Mohammad Mohsin

Personal information
- Born: 15 April 1996 (age 30) Mingora, Khyber Pakhtunkhwa, Pakistan
- Height: 6 ft 3 in (191 cm)
- Batting: Left-handed
- Bowling: Right-arm leg spin
- Role: All-rounder

International information
- National side: United States (2026–present);
- T20I debut (cap 51): 7 February 2026 v India
- Last T20I: 15 February 2026 v Namibia

Domestic team information
- 2015–present: Peshawar
- 2020: Peshawar Zalmi (squad no. 9)
- 2023–present: Texas Super Kings
- 2024: Janakpur Bolts

Career statistics
| Competition | T20I | FC | LA | T20 |
| Matches | 4 | 7 | 7 | 37 |
| Runs scored | 9 | 351 | 70 | 204 |
| Batting average | 4.50 | 31.90 | 17.50 | 12.00 |
| 100s/50s | 0/0 | 1/1 | 0/1 | 0/0 |
| Top score | 8 | 140 | 53 | 35* |
| Balls bowled | 72 | 335 | 170 | 662 |
| Wickets | 4 | 8 | 8 | 28 |
| Bowling average | 18.00 | 25.62 | 17.62 | 32.07 |
| 5 wickets in innings | 0 | 0 | 0 | 0 |
| 10 wickets in match | 0 | 0 | 0 | 0 |
| Best bowling | 2/19 | 3/34 | 4/30 | 4/13 |
| Catches/stumpings | 2/– | 5/– | 3/– | 10/– |
- Source: Cricinfo, 15 February 2026

= Mohammad Mohsin (American cricketer) =

American cricketer

Mohammad Mohsin (born 15 April 1996) is a cricketer who plays for the United States national cricket team and Texas Super Kings in the Major League Cricket.

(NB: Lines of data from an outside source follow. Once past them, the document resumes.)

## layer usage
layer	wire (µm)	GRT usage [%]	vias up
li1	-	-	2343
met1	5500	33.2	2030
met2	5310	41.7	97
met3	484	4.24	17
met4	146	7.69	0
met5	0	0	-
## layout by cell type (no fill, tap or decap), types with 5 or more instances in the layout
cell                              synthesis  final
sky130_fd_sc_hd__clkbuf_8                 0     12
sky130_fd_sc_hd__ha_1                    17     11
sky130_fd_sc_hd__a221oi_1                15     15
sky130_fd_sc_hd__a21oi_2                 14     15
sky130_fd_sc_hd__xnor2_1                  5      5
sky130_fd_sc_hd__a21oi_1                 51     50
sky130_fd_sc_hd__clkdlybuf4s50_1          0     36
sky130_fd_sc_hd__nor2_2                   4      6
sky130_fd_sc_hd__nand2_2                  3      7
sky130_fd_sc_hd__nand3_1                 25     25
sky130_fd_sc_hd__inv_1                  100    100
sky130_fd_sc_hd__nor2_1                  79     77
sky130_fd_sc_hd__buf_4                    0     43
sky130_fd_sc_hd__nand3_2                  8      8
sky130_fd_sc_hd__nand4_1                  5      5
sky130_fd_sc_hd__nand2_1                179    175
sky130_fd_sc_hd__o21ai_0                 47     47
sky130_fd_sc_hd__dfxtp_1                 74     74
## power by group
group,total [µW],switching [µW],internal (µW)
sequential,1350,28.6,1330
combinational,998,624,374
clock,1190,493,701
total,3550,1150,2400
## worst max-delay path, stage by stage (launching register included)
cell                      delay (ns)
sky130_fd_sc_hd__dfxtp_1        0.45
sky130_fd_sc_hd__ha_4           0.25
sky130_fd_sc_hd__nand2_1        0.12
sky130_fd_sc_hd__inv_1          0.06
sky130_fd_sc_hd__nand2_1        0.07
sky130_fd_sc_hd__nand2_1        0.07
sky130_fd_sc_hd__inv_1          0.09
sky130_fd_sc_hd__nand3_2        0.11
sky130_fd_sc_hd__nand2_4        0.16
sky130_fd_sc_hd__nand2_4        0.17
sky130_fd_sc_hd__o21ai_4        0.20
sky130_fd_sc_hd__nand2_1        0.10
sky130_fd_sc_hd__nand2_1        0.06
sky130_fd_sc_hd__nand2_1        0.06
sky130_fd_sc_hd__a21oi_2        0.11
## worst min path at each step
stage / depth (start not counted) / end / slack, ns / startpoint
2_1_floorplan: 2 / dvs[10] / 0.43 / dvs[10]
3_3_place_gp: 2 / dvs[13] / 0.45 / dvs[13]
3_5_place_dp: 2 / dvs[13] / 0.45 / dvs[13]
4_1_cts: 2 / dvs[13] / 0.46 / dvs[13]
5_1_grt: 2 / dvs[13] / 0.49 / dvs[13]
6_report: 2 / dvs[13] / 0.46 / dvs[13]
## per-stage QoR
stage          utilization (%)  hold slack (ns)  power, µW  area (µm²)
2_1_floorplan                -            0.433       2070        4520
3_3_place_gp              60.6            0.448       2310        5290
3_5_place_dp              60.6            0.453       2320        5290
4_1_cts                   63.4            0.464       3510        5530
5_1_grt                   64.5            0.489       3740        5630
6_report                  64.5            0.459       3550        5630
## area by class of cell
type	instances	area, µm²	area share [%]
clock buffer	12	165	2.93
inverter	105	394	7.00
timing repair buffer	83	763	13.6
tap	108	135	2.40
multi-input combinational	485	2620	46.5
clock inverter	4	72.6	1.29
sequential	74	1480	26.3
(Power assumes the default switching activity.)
`config.mk`:
```
export PLATFORM = sky130hd
export DESIGN_NAME = line_packer
export DESIGN_NICKNAME = d
export VERILOG_FILES = /design/src/rtl/display_pkg.sv /design/src/rtl/line_shreg.sv /design/src/rtl/line_packer.sv
export SDC_FILE = /design/constraint.sdc
export NUM_CORES = 1
export LEC_CHECK = 0
export ABC_AREA = 1
export ABC_CLOCK_PERIOD_IN_PS = 1800
export CORE_ASPECT_RATIO = 0.75
export CORE_MARGIN = 2
export CORE_UTILIZATION = 48
export CTS_BUF_LIST = sky130_fd_sc_hd__clkbuf_16
export DETAILED_ROUTE_END_ITERATION = 12
export PLACE_DENSITY = 0.82
export SKIP_LAST_GASP = 1
export SLEW_MARGIN = 5
export SYNTH_ARGS = -nofsm -noshare
export SYNTH_HDL_FRONTEND = slang
export SYNTH_SLANG_ARGS = --single-unit
```
`constraint.sdc`:
```
create_clock -name i_clk -period 1.8 [get_ports i_clk]
set_clock_uncertainty 0.2 [all_clocks]
set_input_delay 0.27 -clock i_clk [delete_from_list [all_inputs] [get_ports i_clk]]
set_output_delay 0.27 -clock i_clk [all_outputs]
set_load 0.005 [all_outputs]
```
`src/rtl/display_pkg.sv`:
```
// Shared constants and FSM state encoding for the frame-buffer line packer.
package display_pkg;

  localparam int unsigned LINE_W            = 54;
  localparam int unsigned BYTES_PER_LINE    = 7;
  localparam int unsigned BYTE_W            = 8;
  localparam int unsigned IDX_W             = 3;
  localparam int unsigned NUM_LINES_DEFAULT = 3201;
  localparam int unsigned ADDR_W_DEFAULT    = 12;

  typedef enum logic [1:0] {
    ST_IDLE    = 2'd0,
    ST_COLLECT = 2'd1,
    ST_WRITE   = 2'd2,
    ST_DONE    = 2'd3
  } state_e;

endpackage

```
`src/rtl/line_shreg.sv`:
```
// Byte-indexed line assembler: drops a byte into slot idx of a 54-bit line.
// line_c is the next-cycle view so the caller can capture a just-completed line.
module line_shreg
  import display_pkg::*;
(
  input  logic              i_clk,
  input  logic              i_rst,
  input  logic              clr,
  input  logic              load,
  input  logic [IDX_W-1:0]  idx,
  input  logic [BYTE_W-1:0] data,
  output logic [LINE_W-1:0] line_c
);

  localparam int HEAD_BYTES = int'(BYTES_PER_LINE) - 1;
  localparam int unsigned TAIL_W = LINE_W - BYTE_W * (BYTES_PER_LINE - 1);

  logic [LINE_W-1:0] line_q;

  // Full bytes fill from the MSB down; the last slot keeps only the byte's top bits.
  always_comb begin
    line_c = line_q;
    if (clr) begin
      line_c = '0;
    end else if (load) begin
      for (int i = 0; i < HEAD_BYTES; i++) begin
        if (idx == IDX_W'(i)) begin
          line_c[LINE_W-1-BYTE_W*i -: BYTE_W] = data;
        end
      end
      if (idx == IDX_W'(HEAD_BYTES)) begin
        line_c[TAIL_W-1:0] = data[BYTE_W-1 -: TAIL_W];
      end
    end
  end

  always_ff @(posedge i_clk) begin
    if (i_rst) line_q <= '0;
    else       line_q <= line_c;
  end

endmodule

```
`src/rtl/line_packer.sv`:
```
// Packs a TFTP byte stream into 54-bit frame-buffer lines, one RAM write per line.
// Optional running checksum on o_csum when LINE_PACKER_CHECKSUM_EN is defined.
module line_packer
  import display_pkg::*;
#(
  parameter int unsigned NUM_LINES = NUM_LINES_DEFAULT,
  parameter int unsigned ADDR_W    = ADDR_W_DEFAULT
) (
  input  logic              i_clk,
  input  logic              i_rst,
  input  logic              i_start,
  input  logic [7:0]        s_data,
  input  logic              s_valid,
  input  logic              s_last,
  output logic              s_ready,
  output logic              wr,
  output logic [ADDR_W-1:0] addrWrite,
  output logic [LINE_W-1:0] dataLine,
  output logic              o_done,
  output logic              o_ovf,
  output logic [7:0]        o_csum
);

  localparam logic [1:0] IDLE    = ST_IDLE;
  localparam logic [1:0] COLLECT = ST_COLLECT;
  localparam logic [1:0] WRITE   = ST_WRITE;
  localparam logic [1:0] DONE    = ST_DONE;

  localparam logic [ADDR_W-1:0] LAST_ADDR = ADDR_W'(NUM_LINES - 1);
  localparam logic [IDX_W-1:0]  LAST_IDX  = IDX_W'(BYTES_PER_LINE - 1);

  logic [1:0]        state_q, state_d;
  logic [ADDR_W-1:0] line_q, line_d, addr_d;
  logic [IDX_W-1:0]  k_q, k_d;
  logic [LINE_W-1:0] data_d, shreg_line_c;
  logic              last_term_q, last_term_d;
  logic              ready_q, ready_d;
  logic              wr_d, done_d, ovf_d;
  logic              acc, shreg_clr, shreg_load;

  // A restart request masks the handshake for that cycle.
  assign s_ready    = ready_q & ~i_start & ~i_rst;
  assign acc        = s_valid & s_ready;
  assign shreg_clr  = i_start | (state_q == WRITE);
  assign shreg_load = acc & (state_q == COLLECT);

  line_shreg u_shreg (
    .i_clk  (i_clk),
    .i_rst  (i_rst),
    .clr    (shreg_clr),
    .load   (shreg_load),
    .idx    (k_q),
    .data   (s_data),
    .line_c (shreg_line_c)
  );

  always_comb begin
    state_d     = state_q;
    line_d      = line_q;
    k_d         = k_q;
    last_term_d = last_term_q;
    ovf_d       = o_ovf;
    addr_d      = addrWrite;
    data_d      = dataLine;
    wr_d        = 1'b0;
    done_d      = 1'b0;
    if (i_start) begin
      state_d     = COLLECT;
      line_d      = '0;
      k_d         = '0;
      ovf_d       = 1'b0;
      last_term_d = 1'b0;
    end else begin
      case (state_q)
        COLLECT: begin
          if (acc) begin
            k_d = k_q + IDX_W'(1);
            if (k_q == LAST_IDX || s_last) begin
              state_d     = WRITE;
              wr_d        = 1'b1;
              addr_d      = line_q;
              data_d      = shreg_line_c;
              last_term_d = s_last;
            end
          end
        end
        WRITE: begin
          k_d = '0;
          // Stop on the final buffer line rather than wrapping the address.
          if (last_term_q || line_q == LAST_ADDR) begin
            state_d = DONE;
            done_d  = 1'b1;
          end else begin
            line_d  = line_q + ADDR_W'(1);
            state_d = COLLECT;
          end
        end
        DONE: begin
          if (acc) begin
            if (!last_term_q) ovf_d = 1'b1;
            if (s_last) state_d = IDLE;
          end
        end
        default: ;
      endcase
    end
    ready_d = (state_d == COLLECT) || (state_d == DONE);
  end

  always_ff @(posedge i_clk) begin
    if (i_rst) begin
      state_q     <= IDLE;
      line_q      <= '0;
      k_q         <= '0;
      last_term_q <= 1'b0;
      ready_q     <= 1'b0;
      wr          <= 1'b0;
      addrWrite   <= '0;
      dataLine    <= '0;
      o_done      <= 1'b0;
      o_ovf       <= 1'b0;
    end else begin
      state_q     <= state_d;
      line_q      <= line_d;
      k_q         <= k_d;
      last_term_q <= last_term_d;
      ready_q     <= ready_d;
      wr          <= wr_d;
      addrWrite   <= addr_d;
      dataLine    <= data_d;
      o_done      <= done_d;
      o_ovf       <= ovf_d;
    end
  end

`ifdef LINE_PACKER_CHECKSUM_EN
  logic [7:0] csum_q;

  always_ff @(posedge i_clk) begin
    if (i_rst || i_start) csum_q <= '0;
    else if (acc)         csum_q <= csum_q + s_data;
  end

  assign o_csum = csum_q;
`else
  assign o_csum = '0;
`endif

endmodule

```
==> results by group <==
Place
  • Port bufs: 82
  • Placer congestion estimate: 0.904
  • HPWL Detailed: 9220 um
  • DP Cell Count: 1009

STA
  • Final TNS setup: 0 ns
  • RSZ-0062 raised after global routing: true
  • Final hold viol count: 0
  • FMAX: 0.559 GHz
  • Max-slew violation count: 0
  • Measured slew at the worst slew-check pin: 0.751 ns
  • Slew margin rel.: 49.9%
  • Period minus WS final: 1.79 ns
  • Final setup fails: 0
  • Crit share post-route: 99.3%

Floorplanning
  • Die ar.: 13000 um2
  • Core ar.: 11700 um2
  • Ports: 91
  • Site Rows: 34
  • Chip Width: 131 um
  • Starting Density: 49.5%
  • Die Span Y: 99.1 um

Drt
  • DR vias/cell: 5.07
  • Initial DRC count: 632
  • Pre-antenna DRT Iters: 5
  • Routed vias: 5327
  • Routed len/inst: 14.5 um
  • DRC: 0
  • Final ANT Viol Nets: 0
  • Routed WL: 15200 um

Pwr
  • Leak pwr: 3.19 nW
  • Pwr Density: 927 nW/um2
  • Max VDD drop: 708 uV

Run status
  • Status: finished, final reports clean

Logic synthesis
  • Seq/Total Area, Yosys: 48.7%
  • Unique masters post-synth: 24
  • Post-synth top area share: 48.7%
  • Avg Cell Area, Syn: 7.42 um2
  • Top cells by area, synth: dfxtp_1 49%, nand2_1 12%, a21oi_1 6.1%
  • Synthesized area: 5790 um2
  • Synth warnings: 0
  • Synthesis-stage register bit count: 141
  • Synth area leader: dfxtp_1
  • Syn Inst Count: 781

Clock tree
  • Clk buf depth: 2
  • TritonCTS clock tree: yes
  • CTS Buf Count: 17
  • Root Driver: clkbuf_16
  • CTS sink count: 141
  • H-tree Lvls: 4
  • Clock transition at the registers of the reported paths: 0.06 ns
  • Worst-Skew Late Latency: 0.42 ns

Run
  • Max_cap viols: 0

Worst setup path
  • Cell Chain, Critical Path: clkdlybuf4s50_1
  • Startpoint Class: flop
  • Max stage delay cell, worst path: clkdlybuf4s50_1
  • CP max FO: 2
  • CP Capture Type: output port
  • Crit-path max cell delay: 0.52 ns
  • Stages on the worst setup path: 1
  • Buf/Inv on CP: 1
  • CP required: 1.33 ns
  • R2R cell count: 9
  • Top Family by Delay on Critical Path: buffers and inverters
  • Critical path arrival: 1.32 ns
  • Critical setup path kind: flop to output port

Cells and area
  • N_diodes: 0
  • Fin nets: 895
  • # fillers: 948
  • Multi-input logic area: 2460 um2
  • Synthesis-to-layout area growth: 33.1%
  • Share of cells above drive strength 1: 11.3%
  • Final cell count without fillers: 1050
  • Reg area: 2830 um2

GRT
  • Number of global-route vias before repair: 4801
  • Grt total ovfl: 0
  • First-pass GRT wire length: 24000 um
  • Largest net degree at the start of global routing: 68
  • Total GRT Usage: 23.6%
  • Initial antenna violation count: 0

Hold path
  • Min-Delay Path Depth: 4
  • Tightest Hold Check Type: input pin to flop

==Early life and education==
Born in Mingora, Khyber Pakhtunkhwa, Mohsin received his secondary education in Sargodha, Punjab, where his father was posted. Later, he attended the University of Engineering & Technology, Peshawar, where he completed a bachelor's degree in computer science.

==Domestic career==
Mohsin made his first-class debut for Peshawar in the 2015–16 Quaid-e-Azam Trophy on 2 November 2015. He made his List A debut for Peshawar in the 2018–19 Quaid-e-Azam One Day Cup on 8 October 2018. He made his Twenty20 debut for Peshawar in the 2018–19 National T20 Cup on 11 December 2018. In November 2019, he was named in Pakistan's squad for the 2019 ACC Emerging Teams Asia Cup in Bangladesh.

In December 2019, he was drafted by the Pakistan Super League (PSL) franchise Peshawar Zalmi in the Silver category during the 2020 PSL draft. He made his debut for the team against Karachi Kings in the 2020 Pakistan Super League.

In January 2021, he was named in Khyber Pakhtunkhwa's squad for the 2020–21 Pakistan Cup.

In January 2026, Mohsin was named in USA's squad for the 2026 T20 World Cup.